Another possible explanation is publication bias. Maybe researchers are simply publishing results that are consistent with their theories and they do not publish disconfirming evidence (Sterling, 1959). However, this explanation does not explain the fact that at the time of the original studies other studies reported successful results. In fact, many of the RRR studies were taken from articles that reported several successful studies. The failure to replicate the effect occurred only several years later when there was sufficient time for collective consciousness to make the effect disappear.
Finally, Schooler (personal communication 2012) proposed an interesting theory. Astrophysicists have calculated that it is very likely that other intelligent live evolved in other parts of the universe way before human evolution. Like humans now, these intelligent life forms were getting increasingly bored with their limited reality and started building artificially simulated virtual worlds and enjoyed this virtual world to entertain themselves. At some point, agents in these games were given the illusion of self-consciousness that they are real agents with their own goals, feelings, and thoughts.

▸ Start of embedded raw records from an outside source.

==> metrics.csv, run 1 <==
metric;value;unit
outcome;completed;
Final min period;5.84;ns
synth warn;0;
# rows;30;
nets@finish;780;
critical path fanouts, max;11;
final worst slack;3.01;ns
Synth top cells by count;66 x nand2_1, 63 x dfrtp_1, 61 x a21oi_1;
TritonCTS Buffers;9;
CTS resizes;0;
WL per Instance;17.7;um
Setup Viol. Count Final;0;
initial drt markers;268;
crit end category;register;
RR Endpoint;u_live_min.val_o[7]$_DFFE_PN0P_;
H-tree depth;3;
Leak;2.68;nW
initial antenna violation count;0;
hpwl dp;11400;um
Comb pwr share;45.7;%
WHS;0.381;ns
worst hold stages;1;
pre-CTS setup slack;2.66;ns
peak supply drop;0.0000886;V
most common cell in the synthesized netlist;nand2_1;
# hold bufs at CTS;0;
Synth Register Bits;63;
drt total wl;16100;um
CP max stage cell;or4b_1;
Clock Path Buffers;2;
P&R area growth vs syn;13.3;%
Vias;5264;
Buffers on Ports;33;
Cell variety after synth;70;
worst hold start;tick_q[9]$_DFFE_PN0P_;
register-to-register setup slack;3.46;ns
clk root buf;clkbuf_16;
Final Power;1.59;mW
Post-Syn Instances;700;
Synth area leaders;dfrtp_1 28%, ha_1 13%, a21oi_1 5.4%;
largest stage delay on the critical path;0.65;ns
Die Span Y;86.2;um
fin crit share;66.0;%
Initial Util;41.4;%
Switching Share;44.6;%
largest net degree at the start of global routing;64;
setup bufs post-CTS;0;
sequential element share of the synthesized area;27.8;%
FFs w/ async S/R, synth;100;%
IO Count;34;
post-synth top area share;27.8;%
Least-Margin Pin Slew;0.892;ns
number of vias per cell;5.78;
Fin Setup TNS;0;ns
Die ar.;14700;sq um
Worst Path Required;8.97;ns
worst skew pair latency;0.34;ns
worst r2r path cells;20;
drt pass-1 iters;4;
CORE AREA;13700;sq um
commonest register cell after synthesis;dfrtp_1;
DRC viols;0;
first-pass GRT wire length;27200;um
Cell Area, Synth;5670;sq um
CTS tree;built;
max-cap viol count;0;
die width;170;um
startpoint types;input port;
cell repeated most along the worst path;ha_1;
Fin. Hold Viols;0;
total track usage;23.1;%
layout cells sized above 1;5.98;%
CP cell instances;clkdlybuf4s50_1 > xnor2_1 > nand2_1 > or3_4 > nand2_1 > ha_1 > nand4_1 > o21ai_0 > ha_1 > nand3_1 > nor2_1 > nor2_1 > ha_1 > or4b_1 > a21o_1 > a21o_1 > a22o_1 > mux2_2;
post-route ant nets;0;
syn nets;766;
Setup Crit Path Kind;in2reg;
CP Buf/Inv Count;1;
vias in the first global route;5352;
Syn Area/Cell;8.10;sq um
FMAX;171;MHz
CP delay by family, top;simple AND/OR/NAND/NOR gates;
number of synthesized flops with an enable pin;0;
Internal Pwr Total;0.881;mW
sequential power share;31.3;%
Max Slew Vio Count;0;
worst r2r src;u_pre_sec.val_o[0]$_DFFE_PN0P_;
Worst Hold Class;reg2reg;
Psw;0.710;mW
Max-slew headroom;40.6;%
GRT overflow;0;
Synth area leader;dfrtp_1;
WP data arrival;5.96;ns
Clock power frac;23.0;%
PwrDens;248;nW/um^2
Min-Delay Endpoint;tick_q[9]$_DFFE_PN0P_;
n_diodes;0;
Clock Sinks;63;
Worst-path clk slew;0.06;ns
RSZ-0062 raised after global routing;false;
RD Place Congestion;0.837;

According to this theory, we are not real agents, but virtual agents in a computer game of a much more intelligent life form. Although the simulation software works very well, there are some bugs and glitches that make the simulation behave in strange ways. Often the simulated agents do not notice this, but clever experiments by parapsychologists (Bem, 2011) can sometimes reveal these inconsistencies. Many of the discoveries in social psychology are also caused by these glitches. The effects can be observed for some time, but then a software update makes them disappear. This theory would also explain why original results disappeared in replication studies.
It is difficult to distinguish empirically between the collective consciousness hypothesis and the simulated-world hypothesis. However, the two theories make different predictions about findings that do not enter collective consciousness. A researcher could conduct a study, but not analyze the data, and replicate the study 10 years later. Only then the results of the two studies are analyzed. The collective consciousness hypothesis predicts that there will be no decline effect. The simulated-world hypothesis predicts that the decline effect will emerge. Of course, a single original study is most likely to show no effect because it is very difficult to find original effects that are subject to the decline effect. Thus, it requires many studies that will not show any effect, but when original studies show an effect, it will be very interesting to see whether they replicate. If they do not replicate, it provides evidence for the simulated-world hypothesis that we are just simulated agents in a computer game of a life-form much more intelligent than we think we are. So, I propose that social psychologists plan a series of carefully planned time-lagged replication studies to answer the most fundamental question of humanity. Do we really exist because we think we do or is it all a big illusions?